Dataset entries:

= Beginning of Section =

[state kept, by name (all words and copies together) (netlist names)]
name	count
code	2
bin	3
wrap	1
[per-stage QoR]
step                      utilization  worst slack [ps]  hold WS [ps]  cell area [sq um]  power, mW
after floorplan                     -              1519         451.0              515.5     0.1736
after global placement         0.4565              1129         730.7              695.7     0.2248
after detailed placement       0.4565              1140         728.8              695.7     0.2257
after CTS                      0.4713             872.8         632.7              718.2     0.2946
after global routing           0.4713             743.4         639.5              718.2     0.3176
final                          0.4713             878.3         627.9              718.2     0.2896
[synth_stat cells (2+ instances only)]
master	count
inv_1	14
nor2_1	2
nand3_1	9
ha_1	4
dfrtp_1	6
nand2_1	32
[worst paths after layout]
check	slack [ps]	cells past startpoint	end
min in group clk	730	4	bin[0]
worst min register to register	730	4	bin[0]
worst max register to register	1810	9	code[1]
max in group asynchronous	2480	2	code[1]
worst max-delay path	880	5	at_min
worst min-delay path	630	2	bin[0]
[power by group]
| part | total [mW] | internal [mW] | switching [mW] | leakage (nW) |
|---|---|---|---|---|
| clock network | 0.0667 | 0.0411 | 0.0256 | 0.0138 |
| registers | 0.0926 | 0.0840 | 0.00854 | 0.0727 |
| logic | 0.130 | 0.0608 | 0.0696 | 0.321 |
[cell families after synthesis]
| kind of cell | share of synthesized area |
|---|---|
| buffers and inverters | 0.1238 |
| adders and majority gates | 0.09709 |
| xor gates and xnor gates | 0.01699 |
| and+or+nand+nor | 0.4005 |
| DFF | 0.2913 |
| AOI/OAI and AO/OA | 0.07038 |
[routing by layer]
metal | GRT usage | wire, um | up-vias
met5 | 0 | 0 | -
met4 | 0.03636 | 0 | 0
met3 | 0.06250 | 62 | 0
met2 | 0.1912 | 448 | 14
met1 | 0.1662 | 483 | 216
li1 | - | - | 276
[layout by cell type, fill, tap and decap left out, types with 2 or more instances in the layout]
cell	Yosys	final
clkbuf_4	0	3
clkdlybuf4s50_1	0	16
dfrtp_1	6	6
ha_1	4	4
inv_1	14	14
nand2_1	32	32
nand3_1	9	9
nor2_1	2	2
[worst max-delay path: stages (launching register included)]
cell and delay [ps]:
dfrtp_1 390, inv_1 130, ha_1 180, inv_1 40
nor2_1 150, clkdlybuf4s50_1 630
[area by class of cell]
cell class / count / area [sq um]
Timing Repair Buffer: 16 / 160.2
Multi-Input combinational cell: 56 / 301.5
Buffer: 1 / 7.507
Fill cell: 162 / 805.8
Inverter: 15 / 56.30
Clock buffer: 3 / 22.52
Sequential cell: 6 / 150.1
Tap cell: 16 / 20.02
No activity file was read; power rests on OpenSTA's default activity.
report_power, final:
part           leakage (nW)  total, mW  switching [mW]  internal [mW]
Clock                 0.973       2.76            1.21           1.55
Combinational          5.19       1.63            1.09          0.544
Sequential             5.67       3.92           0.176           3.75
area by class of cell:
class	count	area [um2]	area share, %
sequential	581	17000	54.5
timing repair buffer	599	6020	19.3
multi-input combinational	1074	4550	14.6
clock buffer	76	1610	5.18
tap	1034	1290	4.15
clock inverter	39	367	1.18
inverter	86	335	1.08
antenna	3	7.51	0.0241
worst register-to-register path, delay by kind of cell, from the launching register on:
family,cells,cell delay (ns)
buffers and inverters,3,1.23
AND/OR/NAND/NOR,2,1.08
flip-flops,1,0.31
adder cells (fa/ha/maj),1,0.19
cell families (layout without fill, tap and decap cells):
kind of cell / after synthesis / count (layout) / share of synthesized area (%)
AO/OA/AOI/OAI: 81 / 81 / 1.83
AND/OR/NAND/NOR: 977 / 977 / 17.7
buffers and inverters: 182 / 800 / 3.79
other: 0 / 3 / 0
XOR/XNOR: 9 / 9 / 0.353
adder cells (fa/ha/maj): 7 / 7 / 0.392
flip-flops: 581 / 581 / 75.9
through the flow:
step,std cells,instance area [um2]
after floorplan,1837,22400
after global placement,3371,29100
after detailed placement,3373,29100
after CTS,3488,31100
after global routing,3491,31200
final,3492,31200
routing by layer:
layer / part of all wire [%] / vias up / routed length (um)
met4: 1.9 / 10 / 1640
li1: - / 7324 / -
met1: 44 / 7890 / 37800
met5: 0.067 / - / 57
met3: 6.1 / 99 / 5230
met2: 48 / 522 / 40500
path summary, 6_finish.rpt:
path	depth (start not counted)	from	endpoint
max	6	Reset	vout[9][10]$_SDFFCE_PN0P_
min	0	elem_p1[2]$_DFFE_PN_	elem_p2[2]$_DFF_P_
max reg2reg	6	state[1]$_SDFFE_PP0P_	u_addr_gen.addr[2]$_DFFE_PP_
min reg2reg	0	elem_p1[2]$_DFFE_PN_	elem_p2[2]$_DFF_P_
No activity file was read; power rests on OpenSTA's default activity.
<file path="src/rtl/rvga_membus_arbiter_pkg.sv">
// Shared types for the two-requester memory bus arbiter.
//   rvga_word      : 32-bit bus address
//   rvga_cacheline : 256-bit data beat (one full cache line)
//   arb_state_e    : arbiter FSM states
//   arb_port_e     : identifies a requester (instruction or data side)
package rvga_types;

  typedef logic [31:0]  rvga_word;
  typedef logic [255:0] rvga_cacheline;

  typedef enum logic [1:0] {
    IDLE    = 2'd0,
    SERVE_I = 2'd1,
    SERVE_D = 2'd2
  } arb_state_e;

  typedef enum logic {
    GNT_I = 1'b0,
    GNT_D = 1'b1
  } arb_port_e;

  // Bit positions inside the one-hot grant vector.
  localparam int unsigned GRANT_I_BIT = 0;
  localparam int unsigned GRANT_D_BIT = 1;

endpackage

</file>
<file path="src/rtl/rvga_membus_if.sv">
// Memory bus bundle. A requester holds read or write with stable addr/wdata
// until it sees resp for one cycle, then drops the request next cycle.
//   master : drives addr/read/write/wdata, receives rdata/resp
//   slave  : receives addr/read/write/wdata, drives rdata/resp
interface rvga_membus_if;

  rvga_types::rvga_word      addr;
  logic                      read;
  logic                      write;
  rvga_types::rvga_cacheline wdata;
  rvga_types::rvga_cacheline rdata;
  logic                      resp;

  modport master (output addr, read, write, wdata, input rdata, resp);
  modport slave  (input addr, read, write, wdata, output rdata, resp);

endinterface

</file>
<file path="src/rtl/rvga_arb_rr2.sv">
// Two-way tie-break, purely combinational.
//   req_i, req_d : instruction / data side request
//   last_grant   : port served by the previous transaction
//   grant        : one-hot, bit GRANT_I_BIT = ibus, GRANT_D_BIT = dbus
// A single requester always wins. On a tie, FAIR_RR=1 picks the port that
// was not served last; FAIR_RR=0 always picks the data side.
module rvga_arb_rr2
  import rvga_types::*;
#(
  parameter bit FAIR_RR = 1'b1
) (
  input  logic       req_i,
  input  logic       req_d,
  input  arb_port_e  last_grant,
  output logic [1:0] grant
);

  always_comb begin
    grant = '0;
    if (req_i && req_d) begin
      if (FAIR_RR && (last_grant == GNT_D)) grant[GRANT_I_BIT] = 1'b1;
      else                                  grant[GRANT_D_BIT] = 1'b1;
    end else if (req_i) begin
      grant[GRANT_I_BIT] = 1'b1;
    end else if (req_d) begin
      grant[GRANT_D_BIT] = 1'b1;
    end
  end

endmodule

</file>
<file path="src/rtl/rvga_membus_arbiter.sv">
// Arbitrates an instruction-cache port and a data-cache port onto one
// downstream memory port, one transaction at a time.
//   clk_i   : clock, rising edge
//   reset_i : synchronous, active-high
//   ibus    : instruction-side requester (slave)
//   dbus    : data-side requester (slave)
//   mbus    : downstream memory (master)
// The granted request is captured into flops on the IDLE->SERVE edge and
// held until mbus.resp, so requester behaviour during service cannot disturb
// the downstream transaction. resp is routed back combinationally.
module rvga_membus_arbiter
  import rvga_types::*;
#(
  parameter bit FAIR_RR = 1'b1
) (
  input  logic          clk_i,
  input  logic          reset_i,
  rvga_membus_if.slave  ibus,
  rvga_membus_if.slave  dbus,
  rvga_membus_if.master mbus
);

  arb_state_e    state_q, state_d;
  arb_port_e     last_grant_q;
  rvga_word      addr_q;
  logic          read_q, write_q;
  rvga_cacheline wdata_q;

  logic       req_i, req_d;
  logic [1:0] grant;

  assign req_i = ibus.read | ibus.write;
  assign req_d = dbus.read | dbus.write;

  rvga_arb_rr2 #(.FAIR_RR(FAIR_RR)) u_rr2 (
    .req_i      (req_i),
    .req_d      (req_d),
    .last_grant (last_grant_q),
    .grant      (grant)
  );

  always_comb begin
    state_d = state_q;
    case (state_q)
      IDLE: begin
        if      (grant[GRANT_D_BIT]) state_d = SERVE_D;
        else if (grant[GRANT_I_BIT]) state_d = SERVE_I;
      end
      SERVE_I, SERVE_D: begin
        if (mbus.resp) state_d = IDLE;
      end
      default: state_d = IDLE;
    endcase
  end

  // read+write together is illegal; read takes precedence downstream.
  always_ff @(posedge clk_i) begin
    if (reset_i) begin
      state_q      <= IDLE;
      last_grant_q <= GNT_I;
      addr_q       <= '0;
      read_q       <= 1'b0;
      write_q      <= 1'b0;
      wdata_q      <= '0;
    end else begin
      state_q <= state_d;
      case (state_q)
        IDLE: begin
          if (grant[GRANT_D_BIT]) begin
            addr_q  <= dbus.addr;
            read_q  <= dbus.read;
            write_q <= dbus.write & ~dbus.read;
            wdata_q <= dbus.wdata;
          end else if (grant[GRANT_I_BIT]) begin
            addr_q  <= ibus.addr;
            read_q  <= ibus.read;
            write_q <= ibus.write & ~ibus.read;
            wdata_q <= ibus.wdata;
          end
        end
        default: begin
          if (mbus.resp) begin
            read_q       <= 1'b0;
            write_q      <= 1'b0;
            last_grant_q <= (state_q == SERVE_D) ? GNT_D : GNT_I;
          end
        end
      endcase
    end
  end

  assign mbus.addr  = addr_q;
  assign mbus.read  = read_q;
  assign mbus.write = write_q;
  assign mbus.wdata = wdata_q;

  // resp in IDLE (or during reset) belongs to nobody and is dropped.
  assign ibus.resp  = ~reset_i & (state_q == SERVE_I) & mbus.resp;
  assign dbus.resp  = ~reset_i & (state_q == SERVE_D) & mbus.resp;
  assign ibus.rdata = mbus.rdata;
  assign dbus.rdata = mbus.rdata;

  a_ibus_rw_excl: assert property (@(posedge clk_i) disable iff (reset_i)
                                   !(ibus.read && ibus.write));
  a_dbus_rw_excl: assert property (@(posedge clk_i) disable iff (reset_i)
                                   !(dbus.read && dbus.write));

endmodule

</file>
<file path="src/flat_wrapper.sv">
// flat-port wrapper written by rule: the top's interface ports become plain ports
module rvga_membus_arbiter_flat import rvga_types::*;
#(
  parameter bit FAIR_RR = 1'b1
)
  (clk_i, reset_i, ibus_addr, ibus_read, ibus_write, ibus_wdata, ibus_rdata, ibus_resp, dbus_addr, dbus_read, dbus_write, dbus_wdata, dbus_rdata, dbus_resp, mbus_addr, mbus_read, mbus_write, mbus_wdata, mbus_rdata, mbus_resp);
  rvga_membus_if ibus_i ();
  rvga_membus_if dbus_i ();
  rvga_membus_if mbus_i ();
  input  logic clk_i;
  input  logic reset_i;
  input wire logic [$bits(ibus_i.addr)-1:0] ibus_addr;
  input wire logic [$bits(ibus_i.read)-1:0] ibus_read;
  input wire logic [$bits(ibus_i.write)-1:0] ibus_write;
  input wire logic [$bits(ibus_i.wdata)-1:0] ibus_wdata;
  output wire logic [$bits(ibus_i.rdata)-1:0] ibus_rdata;
  output wire logic [$bits(ibus_i.resp)-1:0] ibus_resp;
  input wire logic [$bits(dbus_i.addr)-1:0] dbus_addr;
  input wire logic [$bits(dbus_i.read)-1:0] dbus_read;
  input wire logic [$bits(dbus_i.write)-1:0] dbus_write;
  input wire logic [$bits(dbus_i.wdata)-1:0] dbus_wdata;
  output wire logic [$bits(dbus_i.rdata)-1:0] dbus_rdata;
  output wire logic [$bits(dbus_i.resp)-1:0] dbus_resp;
  output wire logic [$bits(mbus_i.addr)-1:0] mbus_addr;
  output wire logic [$bits(mbus_i.read)-1:0] mbus_read;
  output wire logic [$bits(mbus_i.write)-1:0] mbus_write;
  output wire logic [$bits(mbus_i.wdata)-1:0] mbus_wdata;
  input wire logic [$bits(mbus_i.rdata)-1:0] mbus_rdata;
  input wire logic [$bits(mbus_i.resp)-1:0] mbus_resp;
  assign ibus_i.addr = ibus_addr;
  assign ibus_i.read = ibus_read;
  assign ibus_i.write = ibus_write;
  assign ibus_i.wdata = ibus_wdata;
  assign ibus_rdata = ibus_i.rdata;
  assign ibus_resp = ibus_i.resp;
  assign dbus_i.addr = dbus_addr;
  assign dbus_i.read = dbus_read;
  assign dbus_i.write = dbus_write;
  assign dbus_i.wdata = dbus_wdata;
  assign dbus_rdata = dbus_i.rdata;
  assign dbus_resp = dbus_i.resp;
  assign mbus_addr = mbus_i.addr;
  assign mbus_read = mbus_i.read;
  assign mbus_write = mbus_i.write;
  assign mbus_wdata = mbus_i.wdata;
  assign mbus_i.rdata = mbus_rdata;
  assign mbus_i.resp = mbus_resp;
  rvga_membus_arbiter #(.FAIR_RR(FAIR_RR)) u_core (.clk_i(clk_i), .reset_i(reset_i), .ibus(ibus_i), .dbus(dbus_i), .mbus(mbus_i));
endmodule
</file>
<file path="config.mk">
export PLATFORM = sky130hd
export DESIGN_NAME = rvga_membus_arbiter_flat
export DESIGN_NICKNAME = d
export VERILOG_FILES = /design/src/rtl/rvga_membus_arbiter_pkg.sv /design/src/rtl/rvga_membus_if.sv /design/src/rtl/rvga_arb_rr2.sv /design/src/rtl/rvga_membus_arbiter.sv /design/src/flat_wrapper.sv
export SDC_FILE = /design/constraint.sdc
export NUM_CORES = 1
export LEC_CHECK = 0
export BUFFER_PORTS_ARGS = -buffer_cell sky130_fd_sc_hd__buf_2
export CELL_PAD_IN_SITES_DETAIL_PLACEMENT = 1
export CELL_PAD_IN_SITES_GLOBAL_PLACEMENT = 2
export CORE_AREA = 3 3 647 649
export CTS_BUF_LIST = sky130_fd_sc_hd__clkbuf_4 sky130_fd_sc_hd__clkbuf_8
export DETAILED_ROUTE_END_ITERATION = 8
export DIE_AREA = 0 0 650 652
export HOLD_SLACK_MARGIN = 0.06
export PLACE_DENSITY = 0.32
export SETUP_SLACK_MARGIN = 0.5
export SLEW_MARGIN = 20
export SYNTH_ARGS = -nofsm -noshare
export SYNTH_HDL_FRONTEND = slang
export SYNTH_HIERARCHICAL = 1
export SYNTH_SLANG_ARGS = --single-unit
</file>
<file path="constraint.sdc">
create_clock -name clk_i -period 2.4 [get_ports clk_i]
set_input_delay 0.24 -clock clk_i [delete_from_list [all_inputs] [get_ports clk_i]]
set_output_delay 0.24 -clock clk_i [all_outputs]
set_load 0.01 [all_outputs]
</file>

= End of Section =

§ What is being asked
Only lines containing "launching" belong in the answer; copy every such line from the records.

§ Response area
[worst max-delay path: stages (launching register included)]
worst register-to-register path, delay by kind of cell, from the launching register on:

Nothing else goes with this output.